Wednesday, April 02, 2014

Hornby Supersound



Yesterday's sound system for railway is all very well but the results are American. What can we find on offer on the civilised side of the pond?

First contender from my cupboard of stuff is this R512 Hornby Supersound unit produced some time between 1992 and 1995. When sold as a separate item, the cost was a whopping ten pounds.

This is the cheapo version, and earlier type had connections to the track so the "chuff" could be regulated to match the loco as well as making both steam and diesel whistle/horn sounds.

As you can hear from the video, the sound quality is a bit limited with various flavours of white noise doing service instead of digital recordings. There were plenty of circuits around to let amateur electronics whizzes build the same sort of thing. As I recall, they might have sounded better than this, but not much.

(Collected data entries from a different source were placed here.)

===== src/rtl/audio_frame_scheduler.sv =====
// Gates the I2S receiver and packs samples into ping-pong frames of the sample RAM,
// handing full banks to the CPU and flagging samples dropped while both banks are full.
module audio_frame_scheduler
  import audio_pkg::*;
#(
  parameter int unsigned SAMPLE_W  = DEF_SAMPLE_W,
  parameter int unsigned FRAME_LEN = DEF_FRAME_LEN
) (
  input  logic                          HCLK,
  input  logic                          HRESET,
  input  logic                          cfg_enable,
  input  logic                          s_valid,
  input  logic [SAMPLE_W-1:0]           s_data,
  input  logic                          frame_ack,
  input  logic                          overrun_clr,
  output logic                          i2s_en,
  output logic                          mem_we,
  output logic [$clog2(FRAME_LEN):0]    mem_addr,
  output logic [SAMPLE_W-1:0]           mem_wdata,
  output logic                          frame_ready,
  output logic                          rd_bank,
  output logic                          overrun,
  output logic [15:0]                   frame_count
);

  localparam int unsigned IDX_W = $clog2(FRAME_LEN);

  state_t              r_state,       w_state_nxt;
  logic                r_wr_bank,     w_wr_bank_nxt;
  logic [IDX_W-1:0]    r_wr_idx,      w_wr_idx_nxt;
  logic                r_i2s_en;
  logic                r_mem_we,      w_mem_we_nxt;
  logic [IDX_W:0]      r_mem_addr,    w_mem_addr_nxt;
  logic [SAMPLE_W-1:0] r_mem_wdata,   w_mem_wdata_nxt;
  logic                r_overrun,     w_overrun_nxt;
  logic [15:0]         r_frame_count, w_frame_count_nxt;

  logic       w_init;
  logic       w_clr;
  logic       w_complete;
  logic [1:0] w_full;
  logic       w_rd_bank;
  logic       w_ack_take;
  logic       w_other_free;

  bank_tracker u_bank_tracker (
    .i_clk          (HCLK),
    .i_rst          (HRESET),
    .i_init         (w_init),
    .i_clr          (w_clr),
    .i_ack          (frame_ack),
    .i_complete     (w_complete),
    .i_wr_bank      (r_wr_bank),
    .o_full         (w_full),
    .o_rd_bank      (w_rd_bank),
    .o_ack_take_c   (w_ack_take),
    .o_other_free_c (w_other_free)
  );

  always_ff @(posedge HCLK) begin
    if (HRESET) begin
      r_state       <= ST_IDLE;
      r_wr_bank     <= 1'b0;
      r_wr_idx      <= '0;
      r_i2s_en      <= 1'b0;
      r_mem_we      <= 1'b0;
      r_mem_addr    <= '0;
      r_mem_wdata   <= '0;
      r_overrun     <= 1'b0;
      r_frame_count <= '0;
    end else begin
      r_state       <= w_state_nxt;
      r_wr_bank     <= w_wr_bank_nxt;
      r_wr_idx      <= w_wr_idx_nxt;
      r_i2s_en      <= (w_state_nxt != ST_IDLE);
      r_mem_we      <= w_mem_we_nxt;
      r_mem_addr    <= w_mem_addr_nxt;
      r_mem_wdata   <= w_mem_wdata_nxt;
      r_overrun     <= w_overrun_nxt;
      r_frame_count <= w_frame_count_nxt;
    end
  end

  always_comb begin
    w_state_nxt       = r_state;
    w_wr_bank_nxt     = r_wr_bank;
    w_wr_idx_nxt      = r_wr_idx;
    w_mem_we_nxt      = 1'b0;
    w_mem_addr_nxt    = r_mem_addr;
    w_mem_wdata_nxt   = r_mem_wdata;
    w_overrun_nxt     = overrun_clr ? 1'b0 : r_overrun;
    w_frame_count_nxt = r_frame_count;
    w_init            = 1'b0;
    w_clr             = 1'b0;
    w_complete        = 1'b0;

    case (r_state)
      ST_IDLE: begin
        if (cfg_enable) begin
          w_state_nxt       = ST_FILL;
          w_wr_bank_nxt     = 1'b0;
          w_wr_idx_nxt      = '0;
          w_frame_count_nxt = '0;
          w_init            = 1'b1;
        end
      end
      ST_FILL: begin
        if (!cfg_enable) begin
          w_state_nxt = ST_IDLE;
          w_clr       = 1'b1;
        end else if (s_valid) begin
          w_mem_we_nxt    = 1'b1;
          w_mem_addr_nxt  = {r_wr_bank, r_wr_idx};
          w_mem_wdata_nxt = s_data;
          if (r_wr_idx == IDX_W'(FRAME_LEN - 1)) begin
            w_complete        = 1'b1;
            w_frame_count_nxt = r_frame_count + 16'd1;
            w_wr_idx_nxt      = '0;
            // Other bank free (possibly via this cycle's ack): ping-pong; else wait for the CPU.
            if (w_other_free) w_wr_bank_nxt = ~r_wr_bank;
            else              w_state_nxt   = ST_STALL;
          end else begin
            w_wr_idx_nxt = r_wr_idx + IDX_W'(1);
          end
        end
      end
      ST_STALL: begin
        if (s_valid) w_overrun_nxt = 1'b1;
        if (!cfg_enable) begin
          w_state_nxt = ST_IDLE;
          w_clr       = 1'b1;
        end else if (w_ack_take) begin
          w_state_nxt   = ST_FILL;
          w_wr_bank_nxt = w_rd_bank;
          w_wr_idx_nxt  = '0;
        end
      end
      default: w_state_nxt = ST_IDLE;
    endcase
  end

  assign i2s_en      = r_i2s_en;
  assign mem_we      = r_mem_we;
  assign mem_addr    = r_mem_addr;
  assign mem_wdata   = r_mem_wdata;
  assign frame_ready = w_full[0] | w_full[1];
  assign rd_bank     = w_rd_bank;
  assign overrun     = r_overrun;
  assign frame_count = r_frame_count;

endmodule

Hornby must have liked these as there is a version for Scalextric as well.

1 comment:

  1. Huw Griffiths1:14 PM

    Thanks for posting this - brings back happy memories.

    Some years back, a local Tandy (remember them?) were selling off a sound chip, with data, so cheap it would have been rude to refuse.

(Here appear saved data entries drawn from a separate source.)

## config.mk

```make
export PLATFORM = sky130hd
export DESIGN_NAME = sprite_pos_sched
export DESIGN_NICKNAME = d
export VERILOG_FILES = /design/src/rtl/sprite_pkg.sv /design/src/rtl/rr_arb2.sv /design/src/rtl/sprite_pos_sched.sv
export SDC_FILE = /design/constraint.sdc
export NUM_CORES = 1
export LEC_CHECK = 0
export BUFFER_PORTS_ARGS = -buffer_cell sky130_fd_sc_hd__buf_4
export CORE_MARGIN = 1.5
export CORE_UTILIZATION = 45
export CTS_CLUSTER_SIZE = 25
export DETAILED_ROUTE_END_ITERATION = 10
export GPL_TIMING_DRIVEN = 0
export SKIP_LAST_GASP = 1
export SLEW_MARGIN = 10
export SYNTH_ARGS = -nofsm -noshare
export SYNTH_HDL_FRONTEND = slang
export SYNTH_SLANG_ARGS = --single-unit
```

## constraint.sdc

```tcl
create_clock -name clk -period 2.6 [get_ports clk]
set_clock_uncertainty 0.1 [all_clocks]
set_input_delay 0.26 -clock clk [delete_from_list [all_inputs] [get_ports clk]]
set_output_delay 0.26 -clock clk [all_outputs]
set_load 0.02 [all_outputs]
```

    I built the application circuit on the datasheet - and had loads of fun altering component values and listening to the sounds.


    Turning to the ready made versions, most of the sounds were basically various flavours of white noise. I never saw them - but they were almost certainly based around something very similar to the chips available to electronics enthusiasts.

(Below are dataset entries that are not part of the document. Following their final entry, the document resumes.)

[config.mk]
export PLATFORM = sky130hd
export DESIGN_NAME = kbd_scan_ctrl
export DESIGN_NICKNAME = d
export VERILOG_FILES = /design/src/rtl/bk_kbd_pkg.sv /design/src/rtl/kbd_transl.sv /design/src/rtl/kbd_scan_ctrl.sv
export SDC_FILE = /design/constraint.sdc
export NUM_CORES = 1
export LEC_CHECK = 0
export BUFFER_PORTS_ARGS = -buffer_cell sky130_fd_sc_hd__buf_2
export CORE_MARGIN = 4
export CORE_UTILIZATION = 48
export CTS_BUF_LIST = sky130_fd_sc_hd__clkbuf_8
export DETAILED_ROUTE_END_ITERATION = 7
export GPL_TIMING_DRIVEN = 0
export PLACE_DENSITY = 0.67
export REMOVE_ABC_BUFFERS = 1
export SLEW_MARGIN = 30
export SYNTH_ARGS = -nofsm -noshare
export SYNTH_HDL_FRONTEND = slang
export SYNTH_SLANG_ARGS = --single-unit
[constraint.sdc]
create_clock -name clk -period 3.3 [get_ports clk]
set_input_delay 0.66 -clock clk [delete_from_list [all_inputs] [get_ports clk]]
set_output_delay 0.66 -clock clk [all_outputs]
set_load 0.02 [all_outputs]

    As with the DIY versions, exactly what sounds came out could be varied by altering the values of a few external components.

    Whoever designed these boxes for Hornby would probably have done a lot of playing around - sorry, "serious research" - and made a note of component values that yielded usable sounds. If they were really "serious" about it, they would also have varied these values by a few percent and checked again, to allow for component tolerances.

    (Any differences between "train" and "car racing" versions could be taken care of at this stage of product development.)

    It would then have been a simple matter to copy the component values across to production versions of the boxes.